Volunteer Consent (Individual)
By submitting this application:
I confirm the information in my volunteer application is complete and true. I understand and agree that any omission or misrepresentation with respect to the information given may be cause for refusal or removal from volunteer placement. I understand a Ministry of Justice Criminal Record Check may be required for some positions. I authorize Northern Health Authority (NHA) to contact the references listed and give permission for these references to release relevant information requested.

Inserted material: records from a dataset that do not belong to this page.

**src/rtl/trfe_pkg.sv**
```systemverilog
// Package with the shared types, constants and tables of the target range block.
package trfe_pkg;

	localparam int XW  = 31;
	localparam int ZW  = 26;
	localparam int NW  = 47;
	localparam int YMW = 30;
	localparam int CORDIC_STEPS = 16;

	localparam logic [2:0] REG_LED_ON     = 3'd0;
	localparam logic [2:0] REG_MOUNT      = 3'd1;
	localparam logic [2:0] REG_HEIGHT     = 3'd2;
	localparam logic [2:0] REG_MIN_DIST   = 3'd3;
	localparam logic [2:0] REG_MAX_DIST   = 3'd4;

	localparam logic [1:0] DSEL_RANGE = 2'd0;
	localparam logic [1:0] DSEL_RSUM  = 2'd1;
	localparam logic [1:0] DSEL_ASUM  = 2'd2;

	localparam logic signed [16:0] QUARTER_TURN = 17'sd23040;
	localparam logic signed [16:0] HALF_TURN    = 17'sd46080;
	localparam logic [15:0] RANGE_MAX = 16'hFFFF;

	typedef struct packed {
		logic       load;
		logic       cordic;
		logic       mul;
		logic       classify;
		logic       div_load;
		logic [1:0] div_sel;
		logic       div_step;
		logic       take_rng;
		logic       win_upd;
		logic       sum_acc;
		logic       take_ravg;
		logic       take_aavg;
		logic       publish;
		logic [3:0] idx;
	} cmd_t;

	typedef struct packed {
		logic div_needed;
		logic sum_last;
	} sts_t;

	function automatic logic signed [ZW-1:0] atan_lut(input logic [3:0] i);
		logic signed [ZW-1:0] r;
		case (i)
			4'd0:  r = 26'sd2949120;
			4'd1:  r = 26'sd1740967;
			4'd2:  r = 26'sd919879;
			4'd3:  r = 26'sd466945;
			4'd4:  r = 26'sd234379;
			4'd5:  r = 26'sd117304;
			4'd6:  r = 26'sd58666;
			4'd7:  r = 26'sd29335;
			4'd8:  r = 26'sd14668;
			4'd9:  r = 26'sd7334;
			4'd10: r = 26'sd3667;
			4'd11: r = 26'sd1833;
			4'd12: r = 26'sd917;
			4'd13: r = 26'sd458;
			4'd14: r = 26'sd229;
			4'd15: r = 26'sd115;
			default: r = '0;
		endcase
		return r;
	endfunction

endpackage

```
**src/rtl/trfe_ctrl.sv**
```systemverilog
// Controller state machine sequencing the range and averaging datapath.
module trfe_ctrl (
	input  logic          clk,
	input  logic          arst_n,
	input  logic          s_tvalid,
	output logic          s_tready,
	output logic          m_tvalid,
	input  logic          m_tready,
	input  trfe_pkg::sts_t sts,
	output trfe_pkg::cmd_t cmd
);
	import trfe_pkg::*;

	localparam logic [3:0] ST_IDLE  = 4'd0;
	localparam logic [3:0] ST_CORD  = 4'd1;
	localparam logic [3:0] ST_MUL   = 4'd2;
	localparam logic [3:0] ST_CLS   = 4'd3;
	localparam logic [3:0] ST_DIVR  = 4'd4;
	localparam logic [3:0] ST_TAKER = 4'd5;
	localparam logic [3:0] ST_UPD   = 4'd6;
	localparam logic [3:0] ST_SUM   = 4'd7;
	localparam logic [3:0] ST_LDA   = 4'd8;
	localparam logic [3:0] ST_DIVA  = 4'd9;
	localparam logic [3:0] ST_TKA   = 4'd10;
	localparam logic [3:0] ST_DIVB  = 4'd11;
	localparam logic [3:0] ST_TKB   = 4'd12;
	localparam logic [3:0] ST_DONE  = 4'd13;

	logic [3:0] state_q, state_d;
	logic [3:0] idx_q, idx_d;
	logic       tvalid_q;
	logic       out_free;

	assign out_free = !tvalid_q || m_tready;
	assign s_tready = (state_q == ST_IDLE);
	assign m_tvalid = tvalid_q;

	always_comb begin
		cmd = '0;
		cmd.idx = idx_q;
		cmd.div_sel = DSEL_RANGE;
		state_d = state_q;
		idx_d = idx_q;
		case (state_q)
			ST_IDLE: begin
				if (s_tvalid) begin
					cmd.load = 1'b1;
					idx_d = '0;
					state_d = ST_CORD;
				end
			end
			ST_CORD: begin
				cmd.cordic = 1'b1;
				idx_d = idx_q + 4'd1;
				if (idx_q == 4'd15) state_d = ST_MUL;
			end
			ST_MUL: begin
				cmd.mul = 1'b1;
				state_d = ST_CLS;
			end
			ST_CLS: begin
				cmd.classify = 1'b1;
				cmd.div_load = 1'b1;
				cmd.div_sel = DSEL_RANGE;
				idx_d = '0;
				state_d = sts.div_needed ? ST_DIVR : ST_UPD;
			end
			ST_DIVR: begin
				cmd.div_step = 1'b1;
				idx_d = idx_q + 4'd1;
				if (idx_q == 4'd15) state_d = ST_TAKER;
			end
			ST_TAKER: begin
				cmd.take_rng = 1'b1;
				state_d = ST_UPD;
			end
			ST_UPD: begin
				cmd.win_upd = 1'b1;
				state_d = ST_SUM;
			end
			ST_SUM: begin
				cmd.sum_acc = 1'b1;
				if (sts.sum_last) state_d = ST_LDA;
			end
			ST_LDA: begin
				cmd.div_load = 1'b1;
				cmd.div_sel = DSEL_RSUM;
				idx_d = '0;
				state_d = ST_DIVA;
			end
			ST_DIVA: begin
				cmd.div_step = 1'b1;
				idx_d = idx_q + 4'd1;
				if (idx_q == 4'd15) state_d = ST_TKA;
			end
			ST_TKA: begin
				cmd.take_ravg = 1'b1;
				cmd.div_load = 1'b1;
				cmd.div_sel = DSEL_ASUM;
				idx_d = '0;
				state_d = ST_DIVB;
			end
			ST_DIVB: begin
				cmd.div_step = 1'b1;
				idx_d = idx_q + 4'd1;
				if (idx_q == 4'd15) state_d = ST_TKB;
			end
			ST_TKB: begin
				cmd.take_aavg = 1'b1;
				state_d = ST_DONE;
			end
			ST_DONE: begin
				if (out_free) begin
					cmd.publish = 1'b1;
					state_d = ST_IDLE;
				end
			end
			default: state_d = ST_IDLE;
		endcase
	end

	always_ff @(posedge clk or negedge arst_n) begin
		if (!arst_n) begin
			state_q <= ST_IDLE;
			idx_q <= '0;
			tvalid_q <= 1'b0;
		end else begin
			state_q <= state_d;
			idx_q <= idx_d;
			if (cmd.publish) tvalid_q <= 1'b1;
			else if (m_tready) tvalid_q <= 1'b0;
		end
	end

endmodule

```
**src/rtl/trfe_dp.sv**
```systemverilog
// Datapath: configuration registers, CORDIC, multiplier, shared divider and sample windows.
module trfe_dp #(
	parameter int WINDOW_DEPTH = 3
) (
	input  logic          clk,
	input  logic          arst_n,
	input  logic          cfg_we,
	input  logic [2:0]    cfg_index,
	input  logic [15:0]   cfg_wdata,
	input  logic [31:0]   s_tdata,
	input  logic          s_tuser,
	output logic [47:0]   m_tdata,
	output logic          m_tuser,
	input  trfe_pkg::cmd_t cmd,
	output trfe_pkg::sts_t sts
);
	import trfe_pkg::*;

	localparam int CW  = $clog2(WINDOW_DEPTH + 1);
	localparam int IW  = (WINDOW_DEPTH > 1) ? $clog2(WINDOW_DEPTH) : 1;
	localparam int RSW = 16 + CW;
	localparam int ASW = 14 + CW;

	logic               led_q;
	logic signed [15:0] mount_q, height_q;
	logic [15:0]        min_q, max_q;

	logic               seen_q;
	logic signed [13:0] horiz_q;
	logic signed [XW-1:0] x_q, y_q;
	logic signed [ZW-1:0] z_q;
	logic [NW-1:0]      n_q;
	logic [15:0]        rng_q;
	logic               div_path_q;
	logic               valid_q;
	logic [NW-1:0]      rem_q;
	logic [YMW-1:0]     dsr_q;
	logic [15:0]        quo_q;
	logic [15:0]        ravg_q;
	logic signed [13:0] aavg_q;
	logic [15:0]        rwin_q [WINDOW_DEPTH];
	logic signed [13:0] awin_q [WINDOW_DEPTH];
	logic [CW-1:0]      fill_q;
	logic [IW-1:0]      sidx_q;
	logic [RSW-1:0]     rsum_q;
	logic signed [ASW-1:0] asum_q;
	logic [47:0]        out_data_q;
	logic               out_user_q;

	logic signed [16:0] a_sum, a_red;
	logic signed [XW-1:0] xs, ys;
	logic [NW-1:0]      nmag;
	logic [YMW-1:0]     ymag;
	logic [XW-1:0]      yneg;
	logic               y_zero, n_pos, neg_rng, sat;
	logic [NW-1:0]      trial;
	logic [3:0]         bit_pos;
	logic               valid_now;
	logic [ASW-1:0]     amag;

	always_ff @(posedge clk or negedge arst_n) begin
		if (!arst_n) begin
			led_q <= 1'b1;
			mount_q <= '0;
			height_q <= '0;
			min_q <= '0;
			max_q <= RANGE_MAX;
		end else if (cfg_we) begin
			case (cfg_index)
				REG_LED_ON:   led_q <= cfg_wdata[0];
				REG_MOUNT:    mount_q <= cfg_wdata;
				REG_HEIGHT:   height_q <= cfg_wdata;
				REG_MIN_DIST: min_q <= cfg_wdata;
				REG_MAX_DIST: max_q <= cfg_wdata;
				default: ;
			endcase
		end
	end

	always_comb begin
		a_sum = {{3{s_tdata[27]}}, s_tdata[27:14]} + {mount_q[15], mount_q};
		if (a_sum > QUARTER_TURN) a_red = a_sum - HALF_TURN;
		else if (a_sum <= -QUARTER_TURN) a_red = a_sum + HALF_TURN;
		else a_red = a_sum;
	end

	assign xs = x_q >>> cmd.idx;
	assign ys = y_q >>> cmd.idx;

	assign nmag = n_q[NW-1] ? (NW'(0) - n_q) : n_q;
	assign yneg = XW'(0) - XW'(y_q);
	assign ymag = y_q[XW-1] ? yneg[YMW-1:0] : y_q[YMW-1:0];
	assign y_zero = (y_q == '0);
	assign n_pos = !n_q[NW-1] && (n_q != '0);
	assign neg_rng = (n_q != '0) && (n_q[NW-1] != y_q[XW-1]);
	assign sat = nmag >= {1'b0, ymag, 16'd0};
	assign sts.div_needed = !y_zero && !neg_rng && !sat;

	assign bit_pos = ~cmd.idx;
	assign trial = {{(NW-YMW){1'b0}}, dsr_q} << bit_pos;

	assign valid_now = led_q && seen_q && div_path_q && (rng_q >= min_q) && (rng_q <= max_q);
	assign sts.sum_last = (fill_q == '0) || (CW'(CW'(sidx_q) + CW'(1)) == fill_q);
	assign amag = asum_q[ASW-1] ? (ASW'(0) - ASW'(asum_q)) : ASW'(asum_q);

	always_ff @(posedge clk) begin
		if (cmd.load) begin
			seen_q <= s_tuser;
			horiz_q <= s_tdata[13:0];
			x_q <= 31'sd268435456;
			y_q <= '0;
			z_q <= {a_red[16], a_red, 8'd0};
		end
		if (cmd.cordic) begin
			if (!z_q[ZW-1]) begin
				x_q <= x_q - ys;
				y_q <= y_q + xs;
				z_q <= z_q - atan_lut(cmd.idx);
			end else begin
				x_q <= x_q + ys;
				y_q <= y_q - xs;
				z_q <= z_q + atan_lut(cmd.idx);
			end
		end
		if (cmd.mul) begin
			n_q <= NW'(height_q * x_q);
		end
		if (cmd.classify) begin
			div_path_q <= sts.div_needed;
			if (y_zero) rng_q <= n_pos ? RANGE_MAX : 16'd0;
			else if (neg_rng) rng_q <= 16'd0;
			else rng_q <= RANGE_MAX;
		end
		if (cmd.div_load) begin
			quo_q <= '0;
			case (cmd.div_sel)
				DSEL_RANGE: begin
					rem_q <= nmag;
					dsr_q <= ymag;
				end
				DSEL_RSUM: begin
					rem_q <= NW'(rsum_q);
					dsr_q <= YMW'(fill_q);
				end
				DSEL_ASUM: begin
					rem_q <= NW'(amag);
					dsr_q <= YMW'(fill_q);
				end
				default: begin
					rem_q <= '0;
					dsr_q <= '0;
				end
			endcase
		end
		if (cmd.div_step && (rem_q >= trial)) begin
			rem_q <= rem_q - trial;
			quo_q[bit_pos] <= 1'b1;
		end
		if (cmd.take_rng) rng_q <= quo_q;
		if (cmd.win_upd) begin
			valid_q <= valid_now;
			sidx_q <= '0;
			rsum_q <= '0;
			asum_q <= '0;
		end
		if (cmd.sum_acc) begin
			rsum_q <= rsum_q + RSW'(rwin_q[sidx_q]);
			asum_q <= asum_q + {{CW{awin_q[sidx_q][13]}}, awin_q[sidx_q]};
			sidx_q <= sidx_q + IW'(1);
		end
		if (cmd.take_ravg) ravg_q <= (fill_q == '0) ? 16'd0 : quo_q;
		if (cmd.take_aavg) begin
			if (fill_q == '0) aavg_q <= '0;
			else if (asum_q[ASW-1]) aavg_q <= 14'd0 - quo_q[13:0];
			else aavg_q <= quo_q[13:0];
		end
		if (cmd.publish) begin
			out_data_q <= {2'b00, aavg_q, ravg_q, rng_q};
			out_user_q <= valid_q;
		end
	end

	always_ff @(posedge clk or negedge arst_n) begin
		if (!arst_n) begin
			fill_q <= '0;
			for (int i = 0; i < WINDOW_DEPTH; i++) begin
				rwin_q[i] <= '0;
				awin_q[i] <= '0;
			end
		end else if (cmd.win_upd) begin
			if (!valid_now) begin
				fill_q <= '0;
				for (int i = 0; i < WINDOW_DEPTH; i++) begin
					rwin_q[i] <= '0;
					awin_q[i] <= '0;
				end
			end else if (fill_q < CW'(WINDOW_DEPTH)) begin
				rwin_q[fill_q[IW-1:0]] <= rng_q;
				awin_q[fill_q[IW-1:0]] <= horiz_q;
				fill_q <= fill_q + CW'(1);
			end else begin
				for (int i = 0; i < WINDOW_DEPTH - 1; i++) begin
					rwin_q[i] <= rwin_q[i+1];
					awin_q[i] <= awin_q[i+1];
				end
				rwin_q[WINDOW_DEPTH-1] <= rng_q;
				awin_q[WINDOW_DEPTH-1] <= horiz_q;
			end
		end
	end

	assign m_tdata = out_data_q;
	assign m_tuser = out_user_q;

endmodule

```
**src/rtl/target_range_from_elevation_avg.sv**
```systemverilog
// Top level of the target range block with moving averages of range and horizontal angle.
//
// One camera sample enters as a transaction on the slave stream: tuser carries the
// target-seen flag and tdata the horizontal and vertical angles. For every sample exactly
// one result transaction leaves on the master stream: tuser is the valid flag and tdata
// holds the range, the windowed range average and the windowed angle average.
// Configuration is written through cfg_we, cfg_index and cfg_wdata; the user must write it
// only while the block is idle, as the block itself does not enforce this. A sample passes
// from acceptance to result through 16 CORDIC iterations, one multiply, up to three passes
// of the shared restoring divider and one accumulation step per windowed entry for the
// sums, depending on whether the range division is needed and on the window fill.
// Only one sample is in work at a time; the next one is accepted in the cycle after the
// result is published at the earliest.
// s_tready is high while the controller waits for a sample, even when an earlier result
// still waits in the output register.
// If the receiver stalls, the finished result waits until the output register is free.
// Reset clears both windows and the fill count, sets the registers to their defaults and
// empties the output register.
module target_range_from_elevation_avg #(
	parameter int WINDOW_DEPTH = 3
) (
	input  logic        clk,
	input  logic        arst_n,
	input  logic        cfg_we,
	input  logic [2:0]  cfg_index,
	input  logic [15:0] cfg_wdata,
	input  logic        s_tvalid,
	output logic        s_tready,
	input  logic [31:0] s_tdata,   // horizontal_angle[13:0], vertical_angle[27:14], zero pad
	input  logic        s_tuser,   // target_seen
	output logic        m_tvalid,
	input  logic        m_tready,
	output logic [47:0] m_tdata,   // range_now[15:0], range_average[31:16], angle_average[45:32]
	output logic        m_tuser    // valid_res
);
	import trfe_pkg::*;

	cmd_t cmd;
	sts_t sts;

	trfe_ctrl u_ctrl (
		.clk(clk),
		.arst_n(arst_n),
		.s_tvalid(s_tvalid),
		.s_tready(s_tready),
		.m_tvalid(m_tvalid),
		.m_tready(m_tready),
		.sts(sts),
		.cmd(cmd)
	);

	trfe_dp #(.WINDOW_DEPTH(WINDOW_DEPTH)) u_dp (
		.clk(clk),
		.arst_n(arst_n),
		.cfg_we(cfg_we),
		.cfg_index(cfg_index),
		.cfg_wdata(cfg_wdata),
		.s_tdata(s_tdata),
		.s_tuser(s_tuser),
		.m_tdata(m_tdata),
		.m_tuser(m_tuser),
		.cmd(cmd),
		.sts(sts)
	);

endmodule

```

I understand, and give NHA permission to keep a record of my confidential personal information. I understand that personal information on this form is collected, used and disclosed by NHA in accordance with the Freedom of Information and Protection of Privacy Act of BC (FOIPPA). I understand that NHA may engage service providers to host and manage this service on behalf of NHA. In such situations, NHA will take all reasonable steps to ensure my personal information is treated confidentially, is only used for the purposes described, and is stored securely. I understand this information may be disclosed to any party with legal and proper interest, and release the agency from any liability whatsoever for supplying such information. When NHA sends emails through Better Impact, a third party service based in the United States (US) is used. This means that my name and email address will be temporarily stored in the US for approximately 30 days. During this time, the information is subject to US laws and regulations.
If I have any questions about the collection, use and disclosure of my information, I can contact the NHA Information Privacy Office by email at privacy@northernhealth.ca.
All volunteers must adhere to NHA's policies, including Confidentiality and Privacy and immunization requirements.